After an extensive analysis of the time spent on individual tasks performed by attorneys, Levy and Remus found that they spend the majority of their time analyzing documents, counseling clients, and appearing in court, and many of the skills that make a legal professional especially effective, such as being able to think on their feet and interacting with clients, are, and will remain, uniquely human. They estimate that around 13 percent of legal work could one day be automated—a measurable amount, but relatively modest, especially since the change will happen over the course of many years. Instead of replacing lawyers, automation software will make lawyers more efficient. Machines will handle routine tasks; lawyers will do the rest.
A great irony of the discussion of job displacement is that among the jobs vulnerable to dislocation and automation are many in computer programming—currently hailed as both higher paying and in the highest demand. How might this happen? First, many of these jobs will be transferred overseas to developing economies invested in training masses of highly qualified - programmers—places like India, China, and Nigeria. These programmers are no longer simply an inexpensive workforce hired just to do the relatively simple work of building websites; they are being trained to great proficiency. Andela, a startup that aims to train one hundred thousand African programmers over the next decade, has so many applicants that its acceptance rate is under 1 percent. Andela invests as much as $10,000 to train each fellow in the latest software development, fellows such as Olajumoke Oladimeji, a young woman who already had a degree in computer science and electrical engineering from Lagos State University. The fellows are then matched with global companies. Due to the high pay programmers can demand, sending a good deal of programming work overseas is as unavoidable as was sending manufacturing to the developing world. In 1970 one in four Americans worked in manufacturing, whereas today it's fewer than one in ten. The flight of routine computing work will likely follow a similar pattern. Technical skill is important, but a technical education on its own will not automatically ensure employment in the Second Machine Age.

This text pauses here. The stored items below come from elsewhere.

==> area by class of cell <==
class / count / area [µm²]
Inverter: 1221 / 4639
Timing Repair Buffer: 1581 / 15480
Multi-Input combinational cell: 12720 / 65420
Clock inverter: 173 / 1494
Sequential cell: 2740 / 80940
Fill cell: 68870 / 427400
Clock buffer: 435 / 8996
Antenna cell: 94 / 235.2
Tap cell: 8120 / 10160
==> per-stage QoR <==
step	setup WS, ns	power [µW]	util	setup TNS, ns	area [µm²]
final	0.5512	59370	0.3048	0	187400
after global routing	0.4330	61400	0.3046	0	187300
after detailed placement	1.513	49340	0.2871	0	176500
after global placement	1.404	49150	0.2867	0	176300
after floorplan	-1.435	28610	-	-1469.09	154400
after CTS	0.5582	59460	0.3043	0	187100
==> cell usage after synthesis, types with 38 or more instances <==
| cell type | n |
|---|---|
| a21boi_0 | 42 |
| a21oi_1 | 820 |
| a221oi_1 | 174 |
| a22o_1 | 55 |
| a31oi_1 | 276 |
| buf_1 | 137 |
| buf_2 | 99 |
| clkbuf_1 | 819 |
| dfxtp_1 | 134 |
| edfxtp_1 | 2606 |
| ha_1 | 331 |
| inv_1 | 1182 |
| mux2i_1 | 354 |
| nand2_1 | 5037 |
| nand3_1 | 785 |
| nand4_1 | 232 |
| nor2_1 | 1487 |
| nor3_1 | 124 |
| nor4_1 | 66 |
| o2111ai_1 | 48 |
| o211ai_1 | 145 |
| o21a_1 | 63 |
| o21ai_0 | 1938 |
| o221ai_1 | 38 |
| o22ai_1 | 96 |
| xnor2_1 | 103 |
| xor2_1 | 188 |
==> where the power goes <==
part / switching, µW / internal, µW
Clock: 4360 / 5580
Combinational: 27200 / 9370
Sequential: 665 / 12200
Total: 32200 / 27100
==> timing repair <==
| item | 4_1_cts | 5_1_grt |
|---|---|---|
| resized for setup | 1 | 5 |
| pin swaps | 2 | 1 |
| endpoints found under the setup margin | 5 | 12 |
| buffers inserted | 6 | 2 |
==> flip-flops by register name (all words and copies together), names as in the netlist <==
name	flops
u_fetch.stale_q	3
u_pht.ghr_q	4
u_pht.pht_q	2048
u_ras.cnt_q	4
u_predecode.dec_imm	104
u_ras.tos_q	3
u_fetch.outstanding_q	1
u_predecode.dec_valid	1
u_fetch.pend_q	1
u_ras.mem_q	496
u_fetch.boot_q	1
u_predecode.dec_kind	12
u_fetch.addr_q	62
Source: an optimization exercise on an open RTL-to-GDS flow (aim: small area). Production flows keep margins and buffers that such runs may drop. Only simulation tests tie the RTL to the original design; equivalence was not proved. The clock port is modelled as an ideal driver; clocking choices that lean on that would not hold on a real chip. Power is estimated from default activity; no workload was simulated.

`design/flow/design.v`:
```
`default_nettype none
package lsq_pkg;
    localparam int addr_w = 32;
    localparam int data_w = 32;
    localparam int op_w = 3;
    localparam logic [op_w-1:0] op_none  = 3'd0;
    localparam logic [op_w-1:0] op_load  = 3'd1;
    localparam logic [op_w-1:0] op_store = 3'd2;
    localparam int size_w = 2;
    localparam logic [size_w-1:0] size_byte = 2'd0;
    localparam logic [size_w-1:0] size_half = 2'd1;
    localparam int mshr_idx_w   = 3;
    localparam int bank_meta_w  = 1 + mshr_idx_w;
    localparam int meta_rdy_bit = 0;
    localparam int meta_idx_lsb = 1;
    localparam int line_w = addr_w - 3;
    typedef union packed {
        logic [2*bank_meta_w-1:0]      raw;
        logic [1:0][bank_meta_w-1:0]   banks;
    } lsq_meta_u;
endpackage
`default_nettype wire
`timescale 1ns/1ns
`default_nettype none
module qnm #(
    parameter int n_width  = 8,
    parameter int q_length = 8
) (
    input  wire                         clk,
    input  wire                         arst_n,
    input  wire                         wr,
    input  wire                         rd,
    input  wire  [n_width-1:0]          n_din,
    input  wire                         pend_din,
    input  wire                         fill,
    input  wire  [2:0]                  fill_slot,
    output logic [n_width-1:0]          dout,
    output logic [n_width-1:0]          fill_dout,
    output logic [2:0]                  wr_slot,
    output logic                        head_pending,
    output logic                        full,
    output logic                        empty,
    output logic                        do_push
);
    logic [n_width-1:0]  payload_mem [q_length];
    logic [q_length-1:0] pending;
    logic [2:0]          wr_ptr;
    logic [q_length-1:0] rd_oh;
    logic [3:0]          count;
    logic                do_pop;
    logic [q_length-1:0] fill_oh;
    assign full    = count[3];
    assign empty   = (count == 4'd0);
    assign do_push = wr && !full;
    assign do_pop  = rd && !empty;
    assign wr_slot = wr_ptr;
    always_ff @(posedge clk or negedge arst_n) begin
        if (!arst_n) begin
            wr_ptr <= '0;
            rd_oh  <= q_length'(1);
            count  <= '0;
        end else begin
            if (do_push) wr_ptr <= wr_ptr + 3'd1;
            if (do_pop)  rd_oh  <= {rd_oh[q_length-2:0], rd_oh[q_length-1]};
            case ({do_push, do_pop})
                2'b10:   count <= count + 4'd1;
                2'b01:   count <= count - 4'd1;
                default: count <= count;
            endcase
        end
    end
    always_comb begin
        for (int i = 0; i < q_length; i++) begin
            fill_oh[i] = (fill_slot == 3'(i));
        end
    end
    always_ff @(posedge clk) begin
        if (do_push) begin
            payload_mem[wr_ptr] <= n_din;
        end
        for (int i = 0; i < q_length; i++) begin
            if (do_push && wr_ptr == 3'(i)) begin
                pending[i] <= pend_din;
            end else if (fill && fill_oh[i]) begin
                pending[i] <= 1'b0;
            end
        end
    end
    always_comb begin
        dout         = '0;
        fill_dout    = '0;
        head_pending = 1'b0;
        for (int i = 0; i < q_length; i++) begin
            dout         = dout | ({n_width{rd_oh[i]}} & payload_mem[i]);
            fill_dout    = fill_dout | ({n_width{fill_oh[i]}} & payload_mem[i]);
            head_pending = head_pending | (rd_oh[i] & pending[i]);
        end
    end
endmodule
`default_nettype wire
`timescale 1ns/1ns
`default_nettype none
import lsq_pkg::*;
module cache_bank #(
    parameter int bank_lines = 16
) (
    input  wire                    clk,
    input  wire                    arst_n,
    input  wire  [line_w-1:0]      line_addr,
    output logic                   hit,
    input  wire                    fill,
    input  wire  [line_w-1:0]      fill_line
);
    localparam int idx_w  = $clog2(bank_lines);
    localparam int ctag_w = line_w - idx_w;
    logic [ctag_w-1:0]     tag_mem [bank_lines];
    logic [bank_lines-1:0] line_valid;
    logic [idx_w-1:0]  look_idx;
    logic [idx_w-1:0]  fill_idx;
    assign look_idx = line_addr[idx_w-1:0];
    assign fill_idx = fill_line[idx_w-1:0];
    assign hit = line_valid[look_idx] && (tag_mem[look_idx] == line_addr[line_w-1:idx_w]);
    always_ff @(posedge clk or negedge arst_n) begin
        if (!arst_n) begin
            line_valid <= '0;
        end else if (fill) begin
            line_valid[fill_idx] <= 1'b1;
        end
    end
    always_ff @(posedge clk) begin
        if (fill) begin
            tag_mem[fill_idx] <= fill_line[line_w-1:idx_w];
        end
    end
endmodule
`default_nettype wire
`timescale 1ns/1ns
`default_nettype none
module lsq #(
    parameter int n_stage = 7
) (
    input  wire        clk,
    input  wire        arst_n,
    input  wire        miss_even,
    input  wire        miss_odd,
    input  wire  [2:0] wr_slot,
    output logic       fill_even,
    output logic       fill_odd,
    output logic [2:0] fill_slot
);
    logic [n_stage-1:0] st_even;
    logic [n_stage-1:0] st_odd;
    logic [2:0]         st_slot [n_stage];
    always_ff @(posedge clk or negedge arst_n) begin
        if (!arst_n) begin
            st_even <= '0;
            st_odd  <= '0;
        end else begin
            st_even <= {st_even[n_stage-2:0], miss_even};
            st_odd  <= {st_odd[n_stage-2:0], miss_odd};
        end
    end
    always_ff @(posedge clk) begin
        st_slot[0] <= wr_slot;
        for (int k = 1; k < n_stage; k++) begin
            st_slot[k] <= st_slot[k-1];
        end
    end
    assign fill_even = st_even[n_stage-1];
    assign fill_odd  = st_odd[n_stage-1];
    assign fill_slot = st_slot[n_stage-1];
endmodule
`default_nettype wire
`timescale 1ns/1ns
`default_nettype none
import lsq_pkg::*;
module lsq_subsystem #(
    parameter int q_length     = 8,
    parameter int tag_bits     = 6,
    parameter int rob_bits     = 6,
    parameter int fill_latency = 6,
    parameter int bank_lines   = 16
) (
    input  wire                  clk,
    input  wire                  arst_n,
    input  wire                  alloc,
    input  wire  [op_w-1:0]      operation_in,
    input  wire  [addr_w-1:0]    addr_in,
    input  wire  [data_w-1:0]    data_in,
    input  wire  [size_w-1:0]    size_in,
    input  wire  [tag_bits-1:0]  ooo_tag_in,
    input  wire  [rob_bits-1:0]  ooo_rob_in,
    input  wire                  dealloc,
    output logic                 valid_out,
    output logic                 lsq_full,
    output logic [op_w-1:0]      operation_out,
    output logic [addr_w-1:0]    addr_out,
    output logic [data_w-1:0]    data_out,
    output logic [size_w-1:0]    size_out,
    output logic [tag_bits-1:0]  ooo_tag_out,
    output logic [rob_bits-1:0]  ooo_rob_out
);
    localparam int n_w = op_w + addr_w + data_w + size_w + tag_bits + rob_bits;
    localparam int addr_lsb = size_w + tag_bits + rob_bits;
    logic [2:0]        byte_cnt;
    logic [2:0]        last_off;
    logic              split;
    logic              touch_even;
    logic              touch_odd;
    logic              do_push;
    logic              q_empty;
    logic [line_w-1:0] line_even;
    logic [line_w-1:0] line_odd;
    logic              hit_even;
    logic              hit_odd;
    logic [n_w-1:0]    head_payload;
    logic [n_w-1:0]    fill_payload;
    logic [2:0]        wr_slot;
    logic              miss_even;
    logic              miss_odd;
    logic              fill_even;
    logic              fill_odd;
    logic [2:0]        fill_slot;
    logic              head_pending;
    logic [addr_w-1:0] fill_addr;
    logic [line_w-1:0] fill_line_even;
    function automatic logic [line_w-1:0] even_line(input logic [addr_w-1:0] a);
        even_line = a[addr_w-1:3] + {{(line_w-1){1'b0}}, a[2]};
    endfunction
    always_comb begin
        case (size_in)
            size_byte: byte_cnt = 3'd1;
            size_half: byte_cnt = 3'd2;
            default:   byte_cnt = 3'd4;
        endcase
    end
    assign last_off   = {1'b0, addr_in[1:0]} + byte_cnt - 3'd1;
    assign split      = (last_off > 3'd3);
    assign touch_even = !addr_in[2] || split;
    assign touch_odd  = addr_in[2] || split;
    assign miss_even = do_push && touch_even && !hit_even;
    assign miss_odd  = do_push && touch_odd && !hit_odd;
    assign line_odd  = addr_in[addr_w-1:3];
    assign line_even = even_line(addr_in);
    qnm #(
        .n_width  (n_w),
        .q_length (q_length)
    ) u_qnm (
        .clk          (clk),
        .arst_n       (arst_n),
        .wr           (alloc),
        .rd           (dealloc),
        .n_din        ({operation_in, addr_in, data_in, size_in, ooo_tag_in, ooo_rob_in}),
        .pend_din     (miss_even || miss_odd),
        .fill         (fill_even || fill_odd),
        .fill_slot    (fill_slot),
        .dout         (head_payload),
        .fill_dout    (fill_payload),
        .wr_slot      (wr_slot),
        .head_pending (head_pending),
        .full         (lsq_full),
        .empty        (q_empty),
        .do_push      (do_push)
    );
    assign fill_addr      = fill_payload[addr_lsb+data_w +: addr_w];
    assign fill_line_even = even_line(fill_addr);
    cache_bank #(
        .bank_lines (bank_lines)
    ) u_bank_even (
        .clk       (clk),
        .arst_n    (arst_n),
        .line_addr (line_even),
        .hit       (hit_even),
        .fill      (fill_even),
        .fill_line (fill_line_even)
    );
    cache_bank #(
        .bank_lines (bank_lines)
    ) u_bank_odd (
        .clk       (clk),
        .arst_n    (arst_n),
        .line_addr (line_odd),
        .hit       (hit_odd),
        .fill      (fill_odd),
        .fill_line (fill_addr[addr_w-1:3])
    );
    lsq #(
        .n_stage (fill_latency + 1)
    ) u_lsq (
        .clk          (clk),
        .arst_n       (arst_n),
        .miss_even    (miss_even),
        .miss_odd     (miss_odd),
        .wr_slot      (wr_slot),
        .fill_even    (fill_even),
        .fill_odd     (fill_odd),
        .fill_slot    (fill_slot)
    );
    assign {operation_out, addr_out, data_out, size_out, ooo_tag_out, ooo_rob_out} =
        head_payload;
    assign valid_out = !q_empty && !head_pending;
endmodule
`default_nettype wire
```
This design comes from an exercise in tuning for small area, a short achievable clock period and few clock cycles on the open sky130 flow, not from production work. The RTL was checked by simulation tests, not by an equivalence proof against the original design. No activity file was given, so power comes from the tool's default toggle rates.

==> design/flow/design.v <==
package conv_pkg;
  typedef enum logic {
    MODE_CONV  = 1'b0,
    MODE_DENSE = 1'b1
  } mode_e;
  typedef enum logic [1:0] {
    S_IDLE  = 2'd0,
    S_RUN   = 2'd1,
    S_DRAIN = 2'd2,
    S_OUT   = 2'd3
  } state_e;
  function automatic int acc_w(input int data_w, input int wdepth);
    acc_w = 2 * data_w + $clog2(wdepth);
  endfunction
endpackage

That said, the value of getting a high-quality STEM education, not one limited to learning computer programming languages, but a rigorous grounding in one of the hard sciences or fields of engineering, should not be contested. Work in pure scientific research, as well as in R&D in industry and at the high end of technological innovation, will likely always be secure. Regarding computer programming jobs, there is a current shortfall of candidates to fill them in the U.S. labor force, and the pace of change is rapid. In addition, analysis of the future needs of the job market has indicated that this shortfall will worsen significantly in the coming years. The Bureau of Labor Statistics approximates that there will be one million more computer science job openings by 2020 than domestic candidates qualified to fill them. This is a driving force behind the calls for more STEM majors, and we can't deny that there is a very real need for more techies.